一句话，hmap结构体一个成员是buckets 数组，数组长度是2的B次方。
数组每个元素bucket里面有：长度为8的tophash数组，长度为8的key数组，长度为8的value数组，还有万一8个槽装不下还得装避免尴尬的overflow bucket 链表。

map的数据结构这么设计，怎么存数据？

下面挨个说这些设计完了，map到底怎么存数据？以及设计好在哪？有必要吗？

怎么存key value

来了一个key, value，要存。
map就拿到这个key，进行一个哈希函数计算 hashcode = Hash(key)，得到哈希码hashcode。
这个hashcode有16位。
低8位确定存哪个桶bucket[i]（所以每个桶都是存的低8位相同hashcode的key元素们），
高8位确定存bucket[i]的哪个位置。
hashcode的作用

tophash的设计意义

tophash的存在意义，就是，找key位置更快。
因为map可以允许key的类型好多种（只要可以等于不等于比较），直接用key比对来找的话，那么万一，比如，key是很长的字符串，那么比较就效率肯定就低了。

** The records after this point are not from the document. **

$ cat src/include/fc_config.svh
// ================================================
// Flow control responder configuration defines
// Settings addresses, timestamp option, widths
// ================================================
`ifndef FC_CONFIG_SVH
`define FC_CONFIG_SVH

// Settings bus register addresses
`define SR_CYCS_PER_ACK 8'd0
`define SR_PKTS_PER_ACK 8'd1

// Flow control packets carry a timestamp beat when set
`define FC_USE_TIME 1

// Field widths
`define FC_DATA_W 64
`define FC_CYC_W 24
`define FC_PKT_W 16

`endif
$ cat src/hdl/fc_ctrl_pkg.sv
// ================================================
// Settings bus, header info, ack request structs
// and framer state enum
// ================================================
package fc_ctrl_pkg;

  // Strobed register writes, no handshake
  typedef struct packed {
    logic        stb;
    logic [7:0]  addr;
    logic [31:0] data;
  } set_bus_t;

  // Parser to trigger and framer
  typedef struct packed {
    logic        hdr_stb;
    logic [11:0] seqnum;
    logic [15:0] src_sid;
    logic [15:0] dst_sid;
    logic [63:0] vita_time;
  } hdr_info_t;

  // Trigger to framer, SIDs already swapped
  typedef struct packed {
    logic [31:0] seqnum_ext;
    logic [15:0] src_sid;
    logic [15:0] dst_sid;
    logic [63:0] vita_time;
  } ack_req_t;

  typedef enum logic [1:0] {
    IDLE,
    HDR,
    TIME,
    PAYLOAD
  } framer_state_e;

endpackage

$ cat src/hdl/fc_stream_pkg.sv
// ================================================
// Stream beat struct, CHDR header word struct
// and CHDR packet type enum
// ================================================
`include "fc_config.svh"

package fc_stream_pkg;

  // One beat of the 64-bit packet stream
  typedef struct packed {
    logic [`FC_DATA_W-1:0] tdata;
    logic                  tlast;
  } stream_beat_t;

  // CHDR packet types, top two bits of the header
  typedef enum logic [1:0] {
    DATA      = 2'd0,
    FLOW_CTRL = 2'd1,
    CMD       = 2'd2,
    RESP      = 2'd3
  } chdr_pkt_type_e;

  // First word of every CHDR packet
  typedef struct packed {
    chdr_pkt_type_e pkt_type;
    logic           has_time;
    logic           eob;
    logic [11:0]    seqnum;
    logic [15:0]    length;
    logic [15:0]    src_sid;
    logic [15:0]    dst_sid;
  } chdr_hdr_t;

endpackage
$ cat src/tournament_chooser.sv
module tournament_chooser
import bp_pkg::*;
(
    input logic clk,
    input logic arst_n,
    input logic lookup_valid,
    input logic resolve_valid,
    input logic resolve_taken,
    pht_if.chooser pht [0:table_count-1],
    output logic predict_valid,
    output logic predict_taken,
    output logic resolve_correct
);

    logic lookup_pred;
    logic resolve_pred;
    logic local_right;
    logic global_right;

    // chooser msb picks global, else local
    function automatic logic pick(ctr_t sel_ctr, ctr_t glob_ctr, ctr_t loc_ctr);
        return sel_ctr[1] ? glob_ctr[1] : loc_ctr[1];
    endfunction

    assign lookup_pred = pick(pht[tbl_chooser].rctr, pht[tbl_global].rctr,
                              pht[tbl_local].rctr);

    // prediction the resolved branch got from the pre-update counters
    assign resolve_pred = pick(pht[tbl_chooser].wctr, pht[tbl_global].wctr,
                               pht[tbl_local].wctr);

    assign local_right = (pht[tbl_local].wctr[1] == resolve_taken);
    assign global_right = (pht[tbl_global].wctr[1] == resolve_taken);

    // direction tables train toward the outcome
    assign pht[tbl_local].increment = resolve_valid && resolve_taken;
    assign pht[tbl_local].decrement = resolve_valid && !resolve_taken;
    assign pht[tbl_global].increment = resolve_valid && resolve_taken;
    assign pht[tbl_global].decrement = resolve_valid && !resolve_taken;

    // chooser only moves when the two disagree in correctness
    assign pht[tbl_chooser].increment = resolve_valid && global_right && !local_right;
    assign pht[tbl_chooser].decrement = resolve_valid && local_right && !global_right;

    assign resolve_correct = resolve_valid && (resolve_pred == resolve_taken);

    always_ff @(posedge clk or negedge arst_n) begin
        if (!arst_n) begin
            predict_valid <= 1'b0;
            predict_taken <= 1'b0;
        end else begin
            predict_valid <= lookup_valid;
            if (lookup_valid) begin
                predict_taken <= lookup_pred; // held between lookups
            end
        end
    end

endmodule : tournament_chooser
**config.mk**
```make
export PLATFORM = sky130hd
export DESIGN_NAME = spm_arbiter
export DESIGN_NICKNAME = d
export VERILOG_FILES = /design/src/spm_pkg.sv /design/src/spm_arbiter.sv
export VERILOG_INCLUDE_DIRS = /design/src /design/src/src
export SDC_FILE = /design/constraint.sdc
export NUM_CORES = 1
export LEC_CHECK = 0
export ABC_AREA = 1
export BUFFER_PORTS_ARGS = -buffer_cell sky130_fd_sc_hd__clkbuf_2
export CAP_MARGIN = 30
export CORE_AREA = 2 2 77 79
export CTS_CLUSTER_SIZE = 16
export DETAILED_ROUTE_END_ITERATION = 10
export DIE_AREA = 0 0 79 81
export PLACE_DENSITY_LB_ADDON = 0.3
export SYNTH_ARGS = -nofsm -noshare
export SYNTH_HDL_FRONTEND = slang
export SYNTH_SLANG_ARGS = --single-unit
```
**constraint.sdc**
```tcl
create_clock -name clk -period 1.3 [get_ports clk]
set_input_delay 0.26 -clock clk [delete_from_list [all_inputs] [get_ports clk]]
set_output_delay 0.26 -clock clk [all_outputs]
set_load 0.03 [all_outputs]
```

所以看上图就能看到，一个bucket桶的设计不是说，就key存储和value存储两部分就完了，为了效率加了tophash部分，是空间换时间的思想设计。

overflow的设计意义

hashcode=Hash(key) 计算的结果低8位确定唯一的bucket[i]。
overflow bucket设计，就是为了缓解当存在很多key，计算后的hashcode的低8位相同的个数大于了一个bucket所能存放的数目8个时，且这个map还没达到扩容条件时，做的一种存储设计。
同一个bucket的多个overflow bucket 以链表的形式连接。

key和value分开存的意义

key-value存储方案对比

英文
padding 填充

是为了节省内存空间。
所以不惜增加了算法复杂度！啊不是，是仅仅增加了一些复杂度。[doge]

因为需要内存对齐，所以如果kv一组存储，按例子map[int8]int64，就会发现，每个key都得padding 7 bytes。相比图中左边Go采取的方案，右边的多出了8*7bytes=56bytes的内存浪费。百分比一算就发现浪费太高。

一个bucket 桶，在Go源码中的代码是：
是bmap这个结构体（b:bucket)

// A bucket for a Go map.
type bmap struct {
	// tophash generally contains the top byte of the hash value
	// for each key in this bucket. If tophash[0] < minTopHash,
	// tophash[0] is a bucket evacuation state instead.
	tophash [bucketCnt]uint8
	// Followed by bucketCnt keys and then bucketCnt elems.
	// NOTE: packing all the keys together and then all the elems together makes the
	// code a bit more complicated than alternating key/elem/key/elem/... but it allows
	// us to eliminate padding which would be needed for, e.g., map[int64]int8.
	// Followed by an overflow pointer.
}

自动扩容

map会自动扩容，扩容的内存分配由运行时负责。只要内存够，就可以一直往map里添新数据。
扩容也就是扩充buckets的数量。并重新在bucket间均衡分配数据。

触发扩容有两种：
一个是count太多了！
一个是overflow bucket 数量太多了！

1、count太多，多到 count > LoadFactor * 2^B 这种程度！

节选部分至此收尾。